En Reino Unido, este año, el fenómeno del 'clima múltiple', asociado al cambio climático, está provocando transiciones rápidas entre sequías y olas de calor. Este fenómeno está relacionado con los cambios en la corriente de chorro, que se mueve rápidamente en las capas superiores de la atmósfera, y se está haciendo más probable debido al cambio climático. Esta constante variabilidad dificulta la creación de resiliencia.
Las sequías y las olas de calor juegan un papel importante en este clima múltiple.

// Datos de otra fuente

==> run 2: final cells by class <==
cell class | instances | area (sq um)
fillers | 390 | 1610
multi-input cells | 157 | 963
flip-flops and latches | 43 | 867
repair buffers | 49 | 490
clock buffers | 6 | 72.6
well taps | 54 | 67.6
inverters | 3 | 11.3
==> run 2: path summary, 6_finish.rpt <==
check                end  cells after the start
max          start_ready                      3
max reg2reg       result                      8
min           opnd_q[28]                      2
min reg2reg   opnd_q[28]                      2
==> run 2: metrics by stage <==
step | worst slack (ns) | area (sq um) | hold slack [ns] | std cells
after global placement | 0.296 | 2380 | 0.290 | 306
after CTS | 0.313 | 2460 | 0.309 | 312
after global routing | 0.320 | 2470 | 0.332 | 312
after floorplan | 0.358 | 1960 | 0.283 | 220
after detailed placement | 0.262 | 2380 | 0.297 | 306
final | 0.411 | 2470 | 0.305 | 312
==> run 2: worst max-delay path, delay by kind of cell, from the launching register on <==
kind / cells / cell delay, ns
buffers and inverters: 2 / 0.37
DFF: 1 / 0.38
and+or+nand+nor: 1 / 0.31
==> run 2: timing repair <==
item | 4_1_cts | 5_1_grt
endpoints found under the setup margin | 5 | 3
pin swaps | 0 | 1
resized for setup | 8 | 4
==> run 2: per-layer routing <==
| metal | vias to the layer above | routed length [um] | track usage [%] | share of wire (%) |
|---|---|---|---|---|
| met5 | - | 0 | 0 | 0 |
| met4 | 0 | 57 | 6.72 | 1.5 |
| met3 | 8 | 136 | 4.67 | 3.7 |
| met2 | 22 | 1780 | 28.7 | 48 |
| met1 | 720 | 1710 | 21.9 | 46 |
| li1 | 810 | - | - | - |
`config.mk`:
```
export PLATFORM = sky130hd
export DESIGN_NAME = cond_evaluator
export DESIGN_NICKNAME = d
export VERILOG_FILES = /design/src/rtl/cond_pkg.sv /design/src/rtl/cond_decode.sv /design/src/rtl/cond_evaluator.sv
export SDC_FILE = /design/constraint.sdc
export NUM_CORES = 1
export LEC_CHECK = 0
export ABC_AREA = 1
export CORE_UTILIZATION = 40
export CTS_CLUSTER_SIZE = 30
export DETAILED_ROUTE_END_ITERATION = 8
export PLACE_DENSITY = 0.78
export SETUP_SLACK_MARGIN = 0.3
export SLEW_MARGIN = 20
export SYNTH_ARGS = -nofsm -noshare
export SYNTH_HDL_FRONTEND = slang
export SYNTH_SLANG_ARGS = --single-unit
```
`constraint.sdc`:
```
create_clock -name clk -period 1.8 [get_ports clk]
set_input_delay 0.45 -clock clk [delete_from_list [all_inputs] [get_ports clk]]
set_output_delay 0.45 -clock clk [all_outputs]
set_load 0.02 [all_outputs]
```
==> src/rtl/misr32_step.sv <==
// One combinational MISR step: shift with polynomial feedback, then fold in the response.
module misr32_step
   import pla_sweep_pkg::*;
(
   input  logic [SIG_W-1:0]  misr,
   input  logic [RESP_W-1:0] resp,
   input  logic [SIG_W-1:0]  poly,
   output logic [SIG_W-1:0]  misr_next
);

   assign misr_next = ({misr[SIG_W-2:0], 1'b0} ^ (misr[SIG_W-1] ? poly : '0)) ^ {1'b0, resp};

endmodule
File: src/rtl/route_xbar_pkg.sv
// Shared sizing helpers and map-encoding rules for the route_xbar crossbar.
// Any selector code at or above the input width means "drive the default bit".
package route_xbar_pkg;

  function automatic int unsigned sel_width(input int unsigned in_w);
    return $clog2(in_w + 32'd1);
  endfunction

  function automatic int unsigned idx_width(input int unsigned out_w);
    return (out_w > 32'd1) ? $clog2(out_w) : 32'd1;
  endfunction

  // Canonical unmapped code: the first code past the last input bit.
  function automatic int unsigned unmapped_code(input int unsigned in_w);
    return in_w;
  endfunction

  // Identity map entry: output bit i follows input bit i while it exists.
  function automatic int unsigned identity_entry(input int unsigned idx, input int unsigned in_w);
    return (idx < in_w) ? idx : unmapped_code(in_w);
  endfunction

endpackage

File: src/rtl/route_map_bank.sv
// Shadow/active routing map storage with atomic commit and sticky
// out-of-range config error. A same-cycle write is folded into the commit.
module route_map_bank
  import route_xbar_pkg::*;
#(
  parameter int unsigned IN_W  = 8,
  parameter int unsigned OUT_W = 8,
  parameter int unsigned SEL_W = sel_width(IN_W),
  parameter int unsigned IDX_W = idx_width(OUT_W)
) (
  input  logic                   clk,
  input  logic                   rst,
  input  logic                   cfg_we,
  input  logic [IDX_W-1:0]       cfg_idx,
  input  logic [SEL_W-1:0]       cfg_sel,
  input  logic                   cfg_commit,
  output logic                   cfg_err,
  output logic [OUT_W*SEL_W-1:0] active_map
);

  logic [SEL_W-1:0] shadow_r      [OUT_W];
  logic [SEL_W-1:0] active_r      [OUT_W];
  logic [SEL_W-1:0] shadow_next_s [OUT_W];
  logic             idx_ok_s;
  logic             cfg_err_r;

  assign idx_ok_s = (32'(cfg_idx) < OUT_W);

  // Shadow map with this cycle's write applied.
  always_comb begin
    for (int unsigned i = 0; i < OUT_W; i++) begin
      if (cfg_we && idx_ok_s && (32'(cfg_idx) == i)) begin
        shadow_next_s[i] = cfg_sel;
      end else begin
        shadow_next_s[i] = shadow_r[i];
      end
    end
  end

  // Map registers and sticky error flag.
  always_ff @(posedge clk) begin
    if (rst) begin
      for (int unsigned i = 0; i < OUT_W; i++) begin
        shadow_r[i] <= SEL_W'(identity_entry(i, IN_W));
        active_r[i] <= SEL_W'(identity_entry(i, IN_W));
      end
      cfg_err_r <= 1'b0;
    end else begin
      for (int unsigned i = 0; i < OUT_W; i++) begin
        shadow_r[i] <= shadow_next_s[i];
        if (cfg_commit) begin
          active_r[i] <= shadow_next_s[i];
        end
      end
      if (cfg_we && !idx_ok_s) begin
        cfg_err_r <= 1'b1;
      end
    end
  end

  // Flatten the active map for the datapath.
  always_comb begin
    active_map = '0;
    for (int unsigned i = 0; i < OUT_W; i++) begin
      active_map[i*SEL_W +: SEL_W] = active_r[i];
    end
  end

  assign cfg_err = cfg_err_r;

endmodule

File: src/rtl/route_xbar.sv
// Runtime-programmable bit crossbar with one registered valid/ready stage.
// Beats accepted in a commit cycle are routed with the map in force before it.
module route_xbar
  import route_xbar_pkg::*;
#(
  parameter int unsigned IN_W        = 8,
  parameter int unsigned OUT_W       = 8,
  parameter logic        DEFAULT_BIT = 1'b0,
  parameter int unsigned SEL_W       = sel_width(IN_W),
  localparam int unsigned IDX_W      = idx_width(OUT_W)
) (
  input  logic             clk,
  input  logic             rst,
  input  logic             in_valid,
  output logic             in_ready,
  input  logic [IN_W-1:0]  in_data,
  output logic             out_valid,
  input  logic             out_ready,
  output logic [OUT_W-1:0] out_data,
  input  logic             cfg_we,
  input  logic [IDX_W-1:0] cfg_idx,
  input  logic [SEL_W-1:0] cfg_sel,
  input  logic             cfg_commit,
  output logic             cfg_err,
  output logic [31:0]      beat_count
);

  logic [OUT_W*SEL_W-1:0] active_map_s;
  logic [OUT_W-1:0]       routed_s;
  logic                   accept_s;
  logic                   out_valid_r;
  logic [OUT_W-1:0]       out_data_r;
  logic [31:0]            beat_count_r;

  route_map_bank #(
    .IN_W  (IN_W),
    .OUT_W (OUT_W),
    .SEL_W (SEL_W),
    .IDX_W (IDX_W)
  ) u_map (
    .clk        (clk),
    .rst        (rst),
    .cfg_we     (cfg_we),
    .cfg_idx    (cfg_idx),
    .cfg_sel    (cfg_sel),
    .cfg_commit (cfg_commit),
    .cfg_err    (cfg_err),
    .active_map (active_map_s)
  );

  // Per-output-bit select; codes that match no input bit keep the default.
  always_comb begin
    routed_s = '0;
    for (int unsigned i = 0; i < OUT_W; i++) begin
      routed_s[i] = DEFAULT_BIT;
      for (int unsigned j = 0; j < IN_W; j++) begin
        routed_s[i] = (32'(active_map_s[i*SEL_W +: SEL_W]) == j) ? in_data[j] : routed_s[i];
      end
    end
  end

  assign in_ready = !out_valid_r || out_ready;
  assign accept_s = in_valid && in_ready;

  // Output register, handshake state and beat counter.
  always_ff @(posedge clk) begin
    if (rst) begin
      out_valid_r  <= 1'b0;
      out_data_r   <= '0;
      beat_count_r <= 32'd0;
    end else if (accept_s) begin
      out_valid_r  <= 1'b1;
      out_data_r   <= routed_s;
      beat_count_r <= beat_count_r + 32'd1;
    end else if (out_ready) begin
      out_valid_r  <= 1'b0;
    end
  end

  assign out_valid  = out_valid_r;
  assign out_data   = out_data_r;
  assign beat_count = beat_count_r;

endmodule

La sequía se define como la falta de agua en una región y en Reino Unido es determinada por el Grupo Nacional de Sequías. Las sequías se clasifican en cuatro tipos principales: hidrológicas, meteorológicas, agrícolas y socioeconómicas. Además, ha surgido un nuevo tipo llamado 'sequía repentina', desencadenada por condiciones de tiempo caluroso, seco y ventoso.
Estos fenómenos climáticos se intensifican mutuamente. Los suelos secos elevan las temperaturas del aire y aumentan el riesgo de incendios forestales. Sin embargo, las olas de calor también pueden ocurrir independientemente de las sequías, y el aire húmedo puede impedir que nuestro cuerpo se enfríe. Por esta razón, las olas de calor a veces se denominan 'riesgo ignorado'.